(Available records begins)

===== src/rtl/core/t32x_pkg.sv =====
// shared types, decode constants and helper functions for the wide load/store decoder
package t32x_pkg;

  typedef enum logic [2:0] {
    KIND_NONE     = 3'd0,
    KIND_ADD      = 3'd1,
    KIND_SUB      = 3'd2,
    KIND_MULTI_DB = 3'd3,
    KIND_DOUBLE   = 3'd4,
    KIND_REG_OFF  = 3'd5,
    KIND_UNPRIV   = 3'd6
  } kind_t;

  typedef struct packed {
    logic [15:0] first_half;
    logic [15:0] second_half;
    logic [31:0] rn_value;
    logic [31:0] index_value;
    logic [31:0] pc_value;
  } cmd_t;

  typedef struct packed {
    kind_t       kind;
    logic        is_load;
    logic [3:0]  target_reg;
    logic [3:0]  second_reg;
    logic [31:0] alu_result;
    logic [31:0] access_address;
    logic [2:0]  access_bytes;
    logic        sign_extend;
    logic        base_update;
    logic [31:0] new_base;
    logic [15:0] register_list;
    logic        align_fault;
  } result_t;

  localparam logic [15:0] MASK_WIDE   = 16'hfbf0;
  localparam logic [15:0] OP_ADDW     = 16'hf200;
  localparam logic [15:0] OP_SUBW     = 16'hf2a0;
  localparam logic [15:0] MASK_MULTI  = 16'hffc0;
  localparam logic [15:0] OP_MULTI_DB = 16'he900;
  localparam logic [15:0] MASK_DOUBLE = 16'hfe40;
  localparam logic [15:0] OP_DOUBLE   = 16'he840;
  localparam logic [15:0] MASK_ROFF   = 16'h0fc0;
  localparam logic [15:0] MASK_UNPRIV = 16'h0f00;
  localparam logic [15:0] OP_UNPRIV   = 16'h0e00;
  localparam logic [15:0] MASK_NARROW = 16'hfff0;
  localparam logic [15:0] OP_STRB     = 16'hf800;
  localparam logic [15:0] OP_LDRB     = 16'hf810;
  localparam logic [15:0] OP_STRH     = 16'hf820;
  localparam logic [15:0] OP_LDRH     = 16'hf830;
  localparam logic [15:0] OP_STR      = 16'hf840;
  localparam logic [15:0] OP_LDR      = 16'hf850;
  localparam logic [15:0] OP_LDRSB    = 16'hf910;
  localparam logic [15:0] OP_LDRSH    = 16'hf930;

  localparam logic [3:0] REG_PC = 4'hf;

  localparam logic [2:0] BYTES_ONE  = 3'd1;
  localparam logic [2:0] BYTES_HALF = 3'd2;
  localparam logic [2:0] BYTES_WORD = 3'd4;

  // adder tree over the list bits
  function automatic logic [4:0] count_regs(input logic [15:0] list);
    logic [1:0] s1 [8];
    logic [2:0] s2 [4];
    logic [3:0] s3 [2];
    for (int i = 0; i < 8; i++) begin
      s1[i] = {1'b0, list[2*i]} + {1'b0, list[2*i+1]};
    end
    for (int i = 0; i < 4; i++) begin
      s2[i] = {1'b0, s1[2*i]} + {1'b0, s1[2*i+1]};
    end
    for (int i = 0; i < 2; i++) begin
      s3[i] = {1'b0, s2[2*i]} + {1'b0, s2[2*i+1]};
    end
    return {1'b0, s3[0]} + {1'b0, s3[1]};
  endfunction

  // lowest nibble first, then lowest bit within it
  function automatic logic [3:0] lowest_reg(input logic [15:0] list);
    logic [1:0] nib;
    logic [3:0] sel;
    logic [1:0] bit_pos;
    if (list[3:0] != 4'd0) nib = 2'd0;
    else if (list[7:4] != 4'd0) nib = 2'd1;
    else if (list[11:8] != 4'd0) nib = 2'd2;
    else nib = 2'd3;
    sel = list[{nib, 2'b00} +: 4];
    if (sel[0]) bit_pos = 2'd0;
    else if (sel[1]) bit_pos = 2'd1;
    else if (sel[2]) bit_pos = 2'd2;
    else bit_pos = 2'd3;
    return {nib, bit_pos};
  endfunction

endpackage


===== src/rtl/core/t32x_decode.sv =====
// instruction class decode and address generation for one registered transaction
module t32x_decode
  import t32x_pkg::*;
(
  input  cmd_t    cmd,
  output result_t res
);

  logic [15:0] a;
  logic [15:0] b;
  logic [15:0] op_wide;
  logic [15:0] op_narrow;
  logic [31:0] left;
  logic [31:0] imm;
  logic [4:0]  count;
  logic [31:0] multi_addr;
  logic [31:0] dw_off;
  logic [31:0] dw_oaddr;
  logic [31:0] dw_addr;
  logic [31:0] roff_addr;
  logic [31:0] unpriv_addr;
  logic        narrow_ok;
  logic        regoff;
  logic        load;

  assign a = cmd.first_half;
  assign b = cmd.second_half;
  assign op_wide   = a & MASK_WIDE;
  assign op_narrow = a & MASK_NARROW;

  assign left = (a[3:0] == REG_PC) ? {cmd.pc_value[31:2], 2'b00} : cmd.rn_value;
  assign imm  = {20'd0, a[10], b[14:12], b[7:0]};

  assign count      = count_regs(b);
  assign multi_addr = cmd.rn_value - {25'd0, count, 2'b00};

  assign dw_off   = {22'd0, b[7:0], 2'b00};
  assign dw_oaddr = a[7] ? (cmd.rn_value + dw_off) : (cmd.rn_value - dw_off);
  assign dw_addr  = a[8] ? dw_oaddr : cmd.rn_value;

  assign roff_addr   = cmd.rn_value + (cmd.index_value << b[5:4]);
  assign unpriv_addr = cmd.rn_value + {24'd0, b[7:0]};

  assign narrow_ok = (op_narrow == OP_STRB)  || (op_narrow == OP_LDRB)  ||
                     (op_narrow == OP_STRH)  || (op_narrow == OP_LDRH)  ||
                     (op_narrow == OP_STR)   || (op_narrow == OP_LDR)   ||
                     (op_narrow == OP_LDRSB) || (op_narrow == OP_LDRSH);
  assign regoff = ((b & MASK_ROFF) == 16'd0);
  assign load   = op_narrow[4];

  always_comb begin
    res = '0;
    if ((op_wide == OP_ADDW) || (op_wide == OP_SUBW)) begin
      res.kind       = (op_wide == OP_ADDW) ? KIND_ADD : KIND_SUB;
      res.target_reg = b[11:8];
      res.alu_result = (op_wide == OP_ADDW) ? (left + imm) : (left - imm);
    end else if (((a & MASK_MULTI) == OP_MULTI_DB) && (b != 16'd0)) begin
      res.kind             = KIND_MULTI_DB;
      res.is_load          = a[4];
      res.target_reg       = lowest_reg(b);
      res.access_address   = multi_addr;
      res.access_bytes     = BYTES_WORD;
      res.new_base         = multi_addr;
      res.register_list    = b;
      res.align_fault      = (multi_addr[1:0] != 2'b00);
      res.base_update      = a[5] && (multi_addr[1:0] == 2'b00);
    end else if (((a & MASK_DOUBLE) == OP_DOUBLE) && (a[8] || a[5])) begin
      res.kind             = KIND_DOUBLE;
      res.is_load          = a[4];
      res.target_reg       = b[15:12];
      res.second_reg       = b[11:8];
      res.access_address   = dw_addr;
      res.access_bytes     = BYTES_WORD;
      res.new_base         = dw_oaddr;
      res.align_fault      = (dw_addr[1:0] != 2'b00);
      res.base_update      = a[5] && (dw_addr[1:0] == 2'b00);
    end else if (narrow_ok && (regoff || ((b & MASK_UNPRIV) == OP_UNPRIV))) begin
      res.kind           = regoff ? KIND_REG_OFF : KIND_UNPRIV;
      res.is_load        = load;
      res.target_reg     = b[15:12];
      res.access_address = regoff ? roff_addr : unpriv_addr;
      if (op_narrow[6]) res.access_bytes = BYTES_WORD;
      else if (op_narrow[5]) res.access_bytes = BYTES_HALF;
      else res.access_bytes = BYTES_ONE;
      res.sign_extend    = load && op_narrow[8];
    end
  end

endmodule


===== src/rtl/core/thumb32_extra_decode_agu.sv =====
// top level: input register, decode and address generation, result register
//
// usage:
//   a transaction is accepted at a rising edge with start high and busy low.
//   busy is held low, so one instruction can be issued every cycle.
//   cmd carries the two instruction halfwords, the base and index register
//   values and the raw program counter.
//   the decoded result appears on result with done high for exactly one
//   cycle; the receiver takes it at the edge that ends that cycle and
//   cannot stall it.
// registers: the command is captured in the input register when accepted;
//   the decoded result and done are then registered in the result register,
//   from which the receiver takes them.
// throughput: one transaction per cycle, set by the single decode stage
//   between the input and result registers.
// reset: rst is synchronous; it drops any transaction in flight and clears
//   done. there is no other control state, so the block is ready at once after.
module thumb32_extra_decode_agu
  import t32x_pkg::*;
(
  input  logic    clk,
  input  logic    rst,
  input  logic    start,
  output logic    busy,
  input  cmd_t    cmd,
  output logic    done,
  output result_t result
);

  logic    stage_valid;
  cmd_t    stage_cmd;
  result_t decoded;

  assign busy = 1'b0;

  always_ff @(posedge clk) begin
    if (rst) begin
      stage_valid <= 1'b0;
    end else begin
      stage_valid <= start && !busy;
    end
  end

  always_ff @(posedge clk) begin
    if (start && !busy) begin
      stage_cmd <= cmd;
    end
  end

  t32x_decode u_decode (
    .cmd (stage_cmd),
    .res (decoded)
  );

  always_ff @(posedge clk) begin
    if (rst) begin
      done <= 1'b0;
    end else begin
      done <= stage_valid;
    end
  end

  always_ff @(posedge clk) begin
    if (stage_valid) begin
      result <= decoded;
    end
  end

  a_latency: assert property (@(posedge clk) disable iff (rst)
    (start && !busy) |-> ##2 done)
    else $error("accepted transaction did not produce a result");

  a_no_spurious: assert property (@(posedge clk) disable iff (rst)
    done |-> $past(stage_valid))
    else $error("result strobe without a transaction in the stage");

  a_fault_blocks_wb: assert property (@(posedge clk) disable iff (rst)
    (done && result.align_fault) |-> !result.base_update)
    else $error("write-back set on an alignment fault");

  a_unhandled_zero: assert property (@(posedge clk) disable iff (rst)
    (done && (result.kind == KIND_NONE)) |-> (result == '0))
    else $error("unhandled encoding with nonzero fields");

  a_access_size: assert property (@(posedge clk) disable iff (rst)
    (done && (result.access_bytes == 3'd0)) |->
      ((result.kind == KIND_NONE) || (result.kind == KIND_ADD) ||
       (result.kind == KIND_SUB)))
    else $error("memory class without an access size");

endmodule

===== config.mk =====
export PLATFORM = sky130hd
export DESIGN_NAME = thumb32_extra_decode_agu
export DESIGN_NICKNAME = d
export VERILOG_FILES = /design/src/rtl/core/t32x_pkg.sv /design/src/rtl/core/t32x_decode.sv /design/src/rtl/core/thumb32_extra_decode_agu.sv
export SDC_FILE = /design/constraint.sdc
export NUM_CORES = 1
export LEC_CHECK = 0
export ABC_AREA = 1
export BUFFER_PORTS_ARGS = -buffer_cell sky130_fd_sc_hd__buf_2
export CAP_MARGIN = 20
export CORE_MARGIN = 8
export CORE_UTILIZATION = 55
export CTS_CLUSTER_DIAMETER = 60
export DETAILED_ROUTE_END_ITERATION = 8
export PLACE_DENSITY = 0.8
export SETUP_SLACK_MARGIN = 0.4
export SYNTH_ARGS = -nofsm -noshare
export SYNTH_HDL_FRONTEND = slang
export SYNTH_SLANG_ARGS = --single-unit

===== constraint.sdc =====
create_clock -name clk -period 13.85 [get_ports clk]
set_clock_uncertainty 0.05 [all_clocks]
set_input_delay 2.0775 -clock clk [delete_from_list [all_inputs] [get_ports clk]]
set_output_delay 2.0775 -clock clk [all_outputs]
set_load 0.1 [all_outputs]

(Available records ends)
(Available records begins)

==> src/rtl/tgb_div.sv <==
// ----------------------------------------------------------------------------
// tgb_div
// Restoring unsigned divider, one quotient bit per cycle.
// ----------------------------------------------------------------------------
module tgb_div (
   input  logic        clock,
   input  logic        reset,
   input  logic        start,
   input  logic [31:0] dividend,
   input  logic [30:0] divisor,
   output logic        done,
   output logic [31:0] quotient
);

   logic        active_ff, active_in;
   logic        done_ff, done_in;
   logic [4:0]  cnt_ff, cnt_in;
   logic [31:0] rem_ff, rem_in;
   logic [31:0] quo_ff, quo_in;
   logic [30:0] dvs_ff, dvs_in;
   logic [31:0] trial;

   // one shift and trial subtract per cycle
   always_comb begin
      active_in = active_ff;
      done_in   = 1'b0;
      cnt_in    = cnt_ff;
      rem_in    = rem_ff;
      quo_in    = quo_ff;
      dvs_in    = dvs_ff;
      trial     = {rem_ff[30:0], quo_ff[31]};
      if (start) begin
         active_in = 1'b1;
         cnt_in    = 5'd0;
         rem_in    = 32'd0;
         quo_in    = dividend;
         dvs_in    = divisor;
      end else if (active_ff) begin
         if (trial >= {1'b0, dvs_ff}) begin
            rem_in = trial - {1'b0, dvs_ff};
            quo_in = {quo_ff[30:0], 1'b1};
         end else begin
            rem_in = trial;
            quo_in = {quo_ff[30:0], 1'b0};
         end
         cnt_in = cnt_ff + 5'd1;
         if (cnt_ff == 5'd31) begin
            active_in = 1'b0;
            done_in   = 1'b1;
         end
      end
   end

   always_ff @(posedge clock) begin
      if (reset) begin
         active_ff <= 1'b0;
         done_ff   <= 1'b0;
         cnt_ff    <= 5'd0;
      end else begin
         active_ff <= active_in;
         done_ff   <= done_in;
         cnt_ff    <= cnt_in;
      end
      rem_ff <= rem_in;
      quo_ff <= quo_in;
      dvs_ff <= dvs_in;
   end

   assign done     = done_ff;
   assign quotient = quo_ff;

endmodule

(Available records ends)

What you need to do →
Transcribe the records above from the line holding "else if (list[7:4] != 4'd0) nib = 2'd1;" down to the line holding "assign narrow_ok = (op_narrow", inclusive, without adding anything.

Problem solution →
    else if (list[7:4] != 4'd0) nib = 2'd1;
    else if (list[11:8] != 4'd0) nib = 2'd2;
    else nib = 2'd3;
    sel = list[{nib, 2'b00} +: 4];
    if (sel[0]) bit_pos = 2'd0;
    else if (sel[1]) bit_pos = 2'd1;
    else if (sel[2]) bit_pos = 2'd2;
    else bit_pos = 2'd3;
    return {nib, bit_pos};
  endfunction

endpackage


===== src/rtl/core/t32x_decode.sv =====
// instruction class decode and address generation for one registered transaction
module t32x_decode
  import t32x_pkg::*;
(
  input  cmd_t    cmd,
  output result_t res
);

  logic [15:0] a;
  logic [15:0] b;
  logic [15:0] op_wide;
  logic [15:0] op_narrow;
  logic [31:0] left;
  logic [31:0] imm;
  logic [4:0]  count;
  logic [31:0] multi_addr;
  logic [31:0] dw_off;
  logic [31:0] dw_oaddr;
  logic [31:0] dw_addr;
  logic [31:0] roff_addr;
  logic [31:0] unpriv_addr;
  logic        narrow_ok;
  logic        regoff;
  logic        load;

  assign a = cmd.first_half;
  assign b = cmd.second_half;
  assign op_wide   = a & MASK_WIDE;
  assign op_narrow = a & MASK_NARROW;

  assign left = (a[3:0] == REG_PC) ? {cmd.pc_value[31:2], 2'b00} : cmd.rn_value;
  assign imm  = {20'd0, a[10], b[14:12], b[7:0]};

  assign count      = count_regs(b);
  assign multi_addr = cmd.rn_value - {25'd0, count, 2'b00};

  assign dw_off   = {22'd0, b[7:0], 2'b00};
  assign dw_oaddr = a[7] ? (cmd.rn_value + dw_off) : (cmd.rn_value - dw_off);
  assign dw_addr  = a[8] ? dw_oaddr : cmd.rn_value;

  assign roff_addr   = cmd.rn_value + (cmd.index_value << b[5:4]);
  assign unpriv_addr = cmd.rn_value + {24'd0, b[7:0]};

  assign narrow_ok = (op_narrow == OP_STRB)  || (op_narrow == OP_LDRB)  ||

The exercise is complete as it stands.